Memeja Analytics Engine

Today, we spent all day setting a new MVP to test our hypothesis.

The key is to make it easy for people to engage with the site by reading the memes/rage comics on one page. This runs into a problem with Google Analytics, though, as it uses two different timestamps for a time diff (and records that as your Avg Time).

Even worse, GA counts someone who just views one page as a bounce because the user hasn't seen a pageview. Usually, this wouldn't be so bad, but for our one-pager site, it's a problem.

Javascript hacking to the rescue...

First, to adjust the bounce rate to exclude any user visit above x time:

setTimeout('_gaq.push(['_trackEvent', 'NotABounce', 'Over 45 seconds']), 45000);

We believe 45 seconds is enough to engage with at least a few comics. It's conservative but anything less means that the user might simply be curious but doesn't want to actually engage with rage comics.

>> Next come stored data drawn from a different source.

[src/rtl/slot_select.sv]
// Combinational slot extractor: returns the SlotW-bit slot at idx_i from a packed bus.
module slot_select #(
  parameter int unsigned MaxSlots = 16,
  parameter int unsigned SlotW    = 3
) (
  input  logic [MaxSlots*SlotW-1:0]    seq_i,
  input  logic [$clog2(MaxSlots)-1:0]  idx_i,
  output logic [SlotW-1:0]             slot_o
);

  // Indexed part-select; slot k lives at bits [SlotW*k +: SlotW].
  always_comb begin
    slot_o = seq_i[idx_i*SlotW +: SlotW];
  end

endmodule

As usual, returning visitors is the best sign. They know the website is already there and want to check back.

Next, we wanted to more precisely find out how much time a user would be spending on our site. This requires long polling to tell GA at different intervals. Knowing the adjusted bounce rate is nice, but knowing how much time the user is spending looking at these comics is even better.

Adding this portion of the code...

(function (timer) {
  window.setInterval(function () {
    timer = (function (t) {
      return t[0] == 50 ? (parseInt(t[1]) + 1) + ':00' : (t[1] || '0') + ':' + (parseInt(t[0]) + 10);
    window.pageTracker ? pageTracker._trackEvent('Track', 'Check', tos) : _gaq.push(['_trackEvent', 'Track', 'Check', timer]);
  }, 10000);

This piece of Javascript will help us log the time spent for each user on one page. Although it will slow down the site (a little bit), we're wary of reaching out limit with GA. Still, it should serve us well.


Ultimately, what we want to know is how people react to rage comics. Do they like to read them if they're more personal? If so, then we have a host of other interesting questions to ask: Would they create them if creation was made easy? Would they create them for friends to read?